On Sunday, members of nearly 300 civil rights organizations, community and student groups, labor unions, churches, and professional associations will lead a Silent March Against Racial Profiling to End Stop and Frisk in Harlem. The protest has done much to draw attention to the controversial policing tactic over the last few weeks, inspiring a wide array of articles, videos, and even an Android App. ILFA's position on stop-and-frisk policing, which the NYPD claims is an essential violence-prevention strategy, will be known to frequent readers, but to be clear, I stand with those who argue that stop and frisk, as currently practiced by the NYPD, is an unconstitutional exercise in racial profiling that pulls young men into the vicious circle of the criminal justice system, racializes spaces (including, of course, gentrifying neighborhoods), and creates an atmosphere of mutual distrust and antagonism between police and African-American and Hispanic communities that serves to hinder, not aid, substantive policing. From a practical standpoint, I think the costs far outweigh the benefits, and from a moral standpoint, I think a quick perusal of any Warren Court decision is a good reminder that the 14th Amendment is still on the books and Jim Crow is indefensible (yes, I mean that). But my own repetitive ramblings aside, here are some interesting pieces on stop-and-frisk from the past week and beyond:
- The Silent Protest, as a tactic, has a long history in the struggle for Civil Rights, particularly in New York City.

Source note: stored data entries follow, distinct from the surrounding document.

--- src/rtl/isc_pkg.sv ---
package isc_pkg;
   localparam int TX_SLOT = 0;
   localparam int RX_SLOT = 1;
   localparam int MAX_W   = 64;

   // Bit positions that carry a ready condition for the given layout
   function automatic logic [MAX_W-1:0] ready_bit_mask(input int num_ch, input int stride);
      logic [MAX_W-1:0] m;
      m = '0;
      for (int c = 0; c < num_ch; c++) begin
         m[c*stride + TX_SLOT] = 1'b1;
         m[c*stride + RX_SLOT] = 1'b1;
      end
      return m;
   endfunction
endpackage

--- src/rtl/isc_ready_sync.sv ---
module isc_ready_sync #(
   parameter int WIDTH  = 4,
   parameter int STAGES = 1
) (
   input  logic             clk,
   input  logic             rst_n,
   input  logic [WIDTH-1:0] din,
   output logic [WIDTH-1:0] dout
);
   logic [WIDTH-1:0] pipe [STAGES];

   for (genvar s = 0; s < STAGES; s++) begin : g_stage
      if (s == 0) begin : g_first
         always_ff @(posedge clk or negedge rst_n) begin
            if (!rst_n) pipe[0] <= '0;
            else        pipe[0] <= din;
         end
      end else begin : g_next
         always_ff @(posedge clk or negedge rst_n) begin
            if (!rst_n) pipe[s] <= '0;
            else        pipe[s] <= pipe[s-1];
         end
      end
   end

   assign dout = pipe[STAGES-1];
endmodule

--- src/rtl/isc_status_pack.sv ---
module isc_status_pack #(
   parameter int NUM_CH    = 2,
   parameter int CH_STRIDE = 4,
   parameter int DATA_W    = 8
) (
   input  logic [NUM_CH-1:0] tx_q,
   input  logic [NUM_CH-1:0] rx_q,
   output logic [DATA_W-1:0] status
);
   for (genvar b = 0; b < DATA_W; b++) begin : g_bit
      localparam int CH   = b / CH_STRIDE;
      localparam int SLOT = b % CH_STRIDE;
      if (CH < NUM_CH && SLOT == isc_pkg::TX_SLOT) begin : g_tx
         assign status[b] = tx_q[CH];
      end else if (CH < NUM_CH && SLOT == isc_pkg::RX_SLOT) begin : g_rx
         assign status[b] = rx_q[CH];
      end else begin : g_zero
         assign status[b] = 1'b0;
      end
   end
endmodule

--- src/rtl/isc_mask_reg.sv ---
module isc_mask_reg #(
   parameter int              DATA_W = 8,
   parameter logic [DATA_W-1:0] KEEP = '1
) (
   input  logic              clk,
   input  logic              rst_n,
   input  logic              load,
   input  logic [DATA_W-1:0] din,
   output logic [DATA_W-1:0] q
);
   always_ff @(posedge clk or negedge rst_n) begin
      if (!rst_n)    q <= '0;
      else if (load) q <= din & KEEP;
   end
endmodule

--- src/rtl/isc_irq_combiner.sv ---
module isc_irq_combiner #(
   parameter int NUM_CH      = 2,
   parameter int CH_STRIDE   = 4,
   parameter int DATA_W      = 8,
   parameter int ADDR_W      = 6,
   parameter int STATUS_ADDR = 'h14,
   parameter int SYNC_STAGES = 1
) (
   input  logic              clk,
   input  logic              rst_n,
   input  logic [NUM_CH-1:0] chan_tx_ready,
   input  logic [NUM_CH-1:0] chan_rx_ready,
   input  logic              reg_sel,
   input  logic              reg_write,
   input  logic [ADDR_W-1:0] reg_addr,
   input  logic [DATA_W-1:0] reg_wdata,
   output logic [DATA_W-1:0] reg_rdata,
   output logic              irq
);
   localparam logic [DATA_W-1:0] USED_MASK =
      DATA_W'(isc_pkg::ready_bit_mask(NUM_CH, CH_STRIDE));
   localparam logic [ADDR_W-1:0] HIT_ADDR = ADDR_W'(STATUS_ADDR);

   if (NUM_CH < 1)                    begin : g_bad_ch     $error("NUM_CH must be at least 1"); end
   if (CH_STRIDE < 2)                 begin : g_bad_stride $error("CH_STRIDE must hold two slots"); end
   if (NUM_CH * CH_STRIDE > DATA_W)   begin : g_bad_width  $error("layout exceeds DATA_W"); end
   if (DATA_W > isc_pkg::MAX_W)       begin : g_bad_dw     $error("DATA_W too large"); end
   if (SYNC_STAGES < 1)               begin : g_bad_sync   $error("SYNC_STAGES must be at least 1"); end
   if (STATUS_ADDR >= (1 << ADDR_W))  begin : g_bad_addr   $error("STATUS_ADDR out of range"); end

   logic [NUM_CH-1:0] tx_q, rx_q;
   logic [DATA_W-1:0] status_q;
   logic [DATA_W-1:0] mask_q;
   logic              addr_hit, rd_hit, wr_hit;

   assign addr_hit = reg_sel && (reg_addr == HIT_ADDR);
   assign rd_hit   = addr_hit && !reg_write;
   assign wr_hit   = addr_hit && reg_write;

   isc_ready_sync #(.WIDTH(2*NUM_CH), .STAGES(SYNC_STAGES)) u_sync (
      .clk  (clk),
      .rst_n(rst_n),
      .din  ({chan_rx_ready, chan_tx_ready}),
      .dout ({rx_q, tx_q})
   );

   isc_status_pack #(.NUM_CH(NUM_CH), .CH_STRIDE(CH_STRIDE), .DATA_W(DATA_W)) u_pack (
      .tx_q  (tx_q),
      .rx_q  (rx_q),
      .status(status_q)
   );

   isc_mask_reg #(.DATA_W(DATA_W), .KEEP(USED_MASK)) u_mask (
      .clk  (clk),
      .rst_n(rst_n),
      .load (wr_hit),
      .din  (reg_wdata),
      .q    (mask_q)
   );

   assign irq       = |(status_q & mask_q);
   assign reg_rdata = rd_hit ? status_q : '0;
endmodule

--- config.mk ---
export PLATFORM = sky130hd
export DESIGN_NAME = isc_irq_combiner
export DESIGN_NICKNAME = d
export VERILOG_FILES = /design/src/rtl/isc_pkg.sv /design/src/rtl/isc_ready_sync.sv /design/src/rtl/isc_status_pack.sv /design/src/rtl/isc_mask_reg.sv /design/src/rtl/isc_irq_combiner.sv
export SDC_FILE = /design/constraint.sdc
export NUM_CORES = 1
export LEC_CHECK = 0
export CAP_MARGIN = 20
export CORE_AREA = 2 2 39 41
export CTS_BUF_LIST = sky130_fd_sc_hd__clkbuf_4
export DETAILED_ROUTE_END_ITERATION = 10
export DIE_AREA = 0 0 41 43
export PLACE_DENSITY = 0.68
export SLEW_MARGIN = 20
export SYNTH_ARGS = -nofsm -noshare
export SYNTH_HDL_FRONTEND = slang
export SYNTH_SLANG_ARGS = --single-unit
--- constraint.sdc ---
create_clock -name clk -period 3.1 [get_ports clk]
set_clock_uncertainty 0.15 [all_clocks]
set_input_delay 0.62 -clock clk [delete_from_list [all_inputs] [get_ports clk]]
set_output_delay 0.62 -clock clk [all_outputs]
set_load 0.02 [all_outputs]
; Yosys cells after proc, flatten, opt, wreduce, memory -nomap -nowiden
; Cells that the tools add are included.
[classes]
div = 0
n_reduce_logical = 5
n_bitwise = 1
eq_ne = 1
mul = 0
n_addsub = 0
n_mux = 1
shifts = 0
magnitude_cmp = 0
[op_table]
columns = cell, count
row1 = OR reduction 8 bit, 1
row2 = AND 6 bit, 1
row3 = "equality test 6 x 5 -> 1 bit, second input constant", 1
row4 = two-way mux 6 bit, 1
row5 = logical AND 1 bit, 3
row6 = zero test 1 bit, 1
[totals]
in_bits = 22
register_bits = 8
elab_cells = 10
mem_bits_ro = 0
latch_bits = 0
mem_count = 0
ram_bits = 0

; Logic depth before layout (Yosys ltp)
[logic_depth]
ltp_word = 4
depth_mapped = 3
ltp_nobuf = 3

; Hierarchy
; Synthesis repeated with hierarchy kept, for this count alone.
[unflattened]
cells_unflattened = 52
area_unflattened_um2 = 545.5
[modules_own_cells]
columns = module, cells_per_inst, area_each_um2, n_inst, seq_area_each_um2
row1 = isc_irq_combiner, 26, 202.7, 1, 0.0
row2 = isc_mask_reg, 13, 178.9, 1, 100.1
row3 = isc_ready_sync, 4, 100.1, 1, 100.1
row4 = isc_status_pack, 9, 63.8, 1, 0.0

; Least setup slack after synthesis
; OpenSTA, ideal clock, no wires.
[synth_timing]
path_type = input to output
startpoint = input reg_addr[5]
endpoint = output reg_rdata[0]
slack_ns = 0.647
required_ns = 2.330
arrival_time_ns = 1.683
path_buffers = 0
stages = 3
path_cell_list = or4b_4 > nor3_1 > and2_1
[synth_between]
elab_chain_cells = 4
[synth_rtl]
columns = element, line_no
row1 = from (decl), isc_irq_combiner.sv:15  ; input logic [ADDR_W-1:0] reg_addr,
row2 = equality test 6 x 5 -> 1 bit, isc_irq_combiner.sv:36  ; assign addr_hit = reg_sel && (reg_addr == HIT_ADDR);
row3 = logical AND 1 bit, isc_irq_combiner.sv:36
row4 = logical AND 1 bit, isc_irq_combiner.sv:37  ; assign rd_hit = addr_hit && !reg_write;
row5 = two-way mux 6 bit, isc_irq_combiner.sv:62  ; assign reg_rdata = rd_hit ? status_q : '0;
row6 = to (decl), isc_irq_combiner.sv:17  ; output logic [DATA_W-1:0] reg_rdata,
; No other way between the ends.

; Worst setup path in the final report
[layout_timing]
startpoint = input reg_addr[5]
endpoint = output reg_rdata[1]
; Same word-level chain as after synthesis.

==> impl_metrics.tcl <==
set metrics [dict create \
    worstSkewPairLatency_ns 0.24 \
    maxCapViolations 0 \
    power_density_nw_per_um2 367.1 \
    placed_area_um2 605.6 \
    crit_path_start_kind "primary input" \
    use_met2_pct 16.25 \
    p_leak_nw 0.2906 \
    synthSimpleGateAreaFrac_pct 19.32 \
    ios 31 \
    dp_hpwl_um 620.7 \
    synth_compound_area_share_pct 4.068 \
    crit_arrival_ns 2.25 \
    die_width_um 41 \
    worstPathCellList "clkdlybuf4s50_1, or4b_4, nor3_4, and2_1, clkdlybuf4s15_1" \
    drt_pass1_iterations 2 \
    synth.area.top_cells "dfrtp_1 54%, mux2_2 12%, buf_4 8.1%, and2_1 6.8%, nor3_4 4.4%" \
    ir_worst_vdd_uv 178.8 \
    core_um2 1384 \
    initial_utilization_pct 26.67 \
    hold_class "reg -> reg" \
    yosysTopAreaCell "dfrtp_1" \
    syn-mean-instance-area_um2 12.73 \
    end_kind "primary output" \
    clock_tree.buffer_depth 2 \
    yosysSeqAreaShare_pct 54.24 \
    rsz0062_at_grt "false" \
    clockRootBuffer "clkbuf_4" \
    drv_slew 0 \
    top_usage_layer "met2" \
    hold_viol 0 \
    row_count 14 \
    ant_nets 0 \
    slowest_stage "or4b_4" \
    worst_ep_required_time_ns 2.33 \
    area_growth_pct 73.22 \
    layout.area.seq_um2 200.2 \
    muxShareOfSynthArea_pct 12.20 \
    final_nets 79 \
    drt_iter0_drc 2 \
    dpl_worst_slack_ns -0.3400 \
    fill_cells 133 \
    die_area_um2 1763 \
    cts_buffers 3 \
    synth_top_family_by_area "simple AND/OR/NAND/NOR gates" \
    use_met1_pct 8.418 \
    final_util_pct 46.20 \
    num_vias 302 \
    setup_viol_count_final 0 \
    wl_um 719 \
    chipHeight_um 43 \
    netlist_area_um2 369.1 \
    timing.final.crit_period_ns 3.018 \
    synth_top_area_share_pct 54.24 \
    overflow 0 \
    place_congestion 0.5752 \
    clk_pin_slew_ns 0.05 \
    wl_per_cell_um 10.13 \
    drive_above_1_share_pct 21.82 \
    met3_usage_pct 5.759 \
    via_per_inst 4.254 \
    diodes 0 \
    grt_max_degree 9 \
    grt_pass1_wl_um 1124 \
    path_buf_inv 2 \
    synth_xor_area_share_pct 0 \
    multi_input_area_um2 157.7 \
    ys_seq_elements 8 \
    stdcell_area_um2 639.4 \
    netlist_instances 29 \
    cpPeakStageDelay_ns 0.57 \
    htreeDepth 1 \
    synthAdderAreaFrac_pct 0 \
    io_buffer_count 22 \
    drc 0 \
    clock_sinks 8 \
    criticalPathCategory "in -> out" \
    final_cells 71 \
    post_cts_buffers 0 \
    outcome "complete, no violations" \
    grt_pass1_vias 309 \
    period_share_pct 97.37 \
    final.setup.worst_slack_ns 0.08164 \
    cp_max_fo 4 \
    crit_family "simple AND/OR/NAND/NOR gates" \
    fmax_mhz 331.3 \
    numPlacedInstances 68 \
    grtUsageTotal_pct 10.18 \
    cts_tree "done" \
    ys_warn_count 0 \
    grt_antenna_before_repair 0 \
    synth_cell_types 12 \
]
layout make-up:
| class | instances | share of cell area, % |
|---|---|---|
| Timing Repair Buffer | 24 | 36.79 |
| Multi-Input combinational cell | 19 | 24.66 |
| Sequential cell | 8 | 31.31 |
| Clock buffer | 3 | 3.523 |
| Inverter | 1 | 0.5871 |
| Tap cell | 16 | 3.131 |
metal layers:
layer / share of wire (%) / vias up
met3: 17 / 0
met5: 0 / -
li1: - / 144
met1: 32 / 141
met4: 0 / 0
met2: 51 / 17
worst paths after layout:
| check | slack [ns] | from | endpoint | cells after the start |
|---|---|---|---|---|
| worst min-delay path | 0.36 | u_mask.q[0]$_DFFE_PN0P_ | u_mask.q[0]$_DFFE_PN0P_ | 1 |
| worst min register to register | 0.36 | u_mask.q[0]$_DFFE_PN0P_ | u_mask.q[0]$_DFFE_PN0P_ | 1 |
| worst max register to register | 2.21 | u_mask.q[1]$_DFFE_PN0P_ | u_mask.q[1]$_DFFE_PN0P_ | 1 |
| max in group asynchronous | 2.05 | rst_n | u_sync.dout[0]$_DFF_PN0_ | 1 |
| min in group asynchronous | 0.50 | rst_n | u_sync.dout[3]$_DFF_PN0_ | 1 |
| worst max-delay path | 0.08 | reg_addr[5] | reg_rdata[1] | 5 |
per-stage QoR:
| stage | power (W) | hold slack [ns] | TNS (ns) |
|---|---|---|---|
| global route | 0.0002493 | 0.3735 | 0 |
| detailed placement | 0.0001619 | 0.3495 | -1.340 |
| CTS | 0.0002398 | 0.3610 | 0 |
| global placement | 0.0001613 | 0.3445 | -1.214 |
| finish | 0.0002347 | 0.3572 | 0 |
| floorplan | 0.0001353 | 0.1744 | 0 |
repair_timing:
item / in CTS / in global routing
resized for setup: 5 / 5
hold buffers: 0 / 0
setup endpoints to repair: 4 / 4
kinds of logic (layout without fill, tap and decap cells):
group,after synthesis,after routing
muxes,4,4
AOI/OAI and AO/OA,2,2
other,1,4
and+or+nand+nor,9,9
buffers and inverters,5,28
DFF,8,8
power breakdown:
| group | total (W) | internal [W] | switching (W) |
|---|---|---|---|
| clock | 0.0000742 | 0.0000440 | 0.0000303 |
| sequential | 0.000115 | 0.000112 | 0.00000314 |
| combinational | 0.0000457 | 0.0000288 | 0.0000169 |
| total | 0.000235 | 0.000184 | 0.0000504 |
layout by cell type (no fill, tap or decap):
| cell type | count |
|---|---|
| dfrtp_1 | 8 |
| nand3b_1 | 1 |
| mux2_2 | 4 |
| or4b_4 | 1 |
| conb_1 | 4 |
| nor3_4 | 2 |
| clkdlybuf4s15_1 | 4 |
| nand2_1 | 1 |
| clkdlybuf4s50_1 | 18 |
| clkbuf_4 | 3 |
| and2_1 | 4 |
| buf_4 | 2 |
| inv_1 | 1 |
| a22oi_1 | 2 |
synthesized netlist by cell type:
cell type  number
conb_1          1
inv_1           1
nand2_1         1
a22oi_1         2
dfrtp_1         8
nand3b_1        1
buf_4           4
nor3_4          1
and2_1          4
or4b_4          1
mux2_2          4
nor3_1          1
sequential cells by signal (all words and copies together) (netlist names):
signal       flops
u_mask.q         4
u_sync.dout      4
(Power assumes the default switching activity.)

- The New York Times ran an excellent "Op-Doc" (if it sounds like hospital shorthand, you need a new name - the Post would clearly call these "Reel Opinions" or some such) on one young man's harrowing encounters with stop and frisk, which cited his involvement Make the Road New York as an important source of pride and empowerment in the face of these experiences
- I linked this video a few months back, but it's worth reposting: The WNYC Radio Rookies (local teens) take on stop and frisk.
- The Root ran a thoughtful piece by the son of a retired NYPD officer who supports stop and frisk, while many other officers spoke with the Village Voice, sharing a range of opinions.
- Local journalist and blogger Zachary Goelman took a long and careful look at stop and frisk and the results it produces back in December.
- Local blogger and activist Bobby Constantino spent much of the spring on a one-man crusade against stop and frisk that, by his own admission, made him wonder if he was crazy. While much of his solitary action was certainly unorthodox, I'm inclined to think his feeling disturbed is at least partly due to the manifest problems with the tactic.
- This is slightly off-topic but related: Bed-Stuy Patch reports that a skywatch has just gone up on Bedford Avenue at Clifton, casting its 70s-futuristic-police-state eye over a strip that looks a lot like Franklin did a few years ago (when we had one of our own in front of Nam's). Connected as they are with the Kelly-Bloomberg (or Bratten-Giuliani, if you prefer) school of policing (impact zones, stop and frisk, zero-tolerance, tech-happy), it's worth reflecting, as do several of those who commented on the post, as to what purpose these high-tech toys ($130,000 taxpayer dollars a pop) serve. Do they reduce crime or just displace it? Who feels safer when they see a skywatch (certainly not ewoks) - do they comfort some folks and intimidate others? Do they have a habit of showing up in high-crime areas, rapidly-changing areas, or both?
- Finally, I should make it clear that while I'm opposed to stop and frisk and deeply skeptical of the goals of high-visibility, high-publicity policing stunts, I recognize that policing is an extremely tough, if not impossible, job and that it's incumbent upon those of us who criticize the NYPD to offer suggestions and strategies for preventing and reducing crime without taking shortcuts down the slippery slopes of profiling and civil liberties abuses. So, to close, I offer one of ILFA's very favorite neighborhood organizations, SOS Crown Heights, as a model that we can all learn from and emulate, one that has made a significant impact on violent crime in Crown Heights not by criminalizing Black youth, but by empowering them and putting their talents to work. There will never be one solution or an easy answer, of course, but policing that treats communities as resources in the struggle against violence, and not as enemies, is an important first step.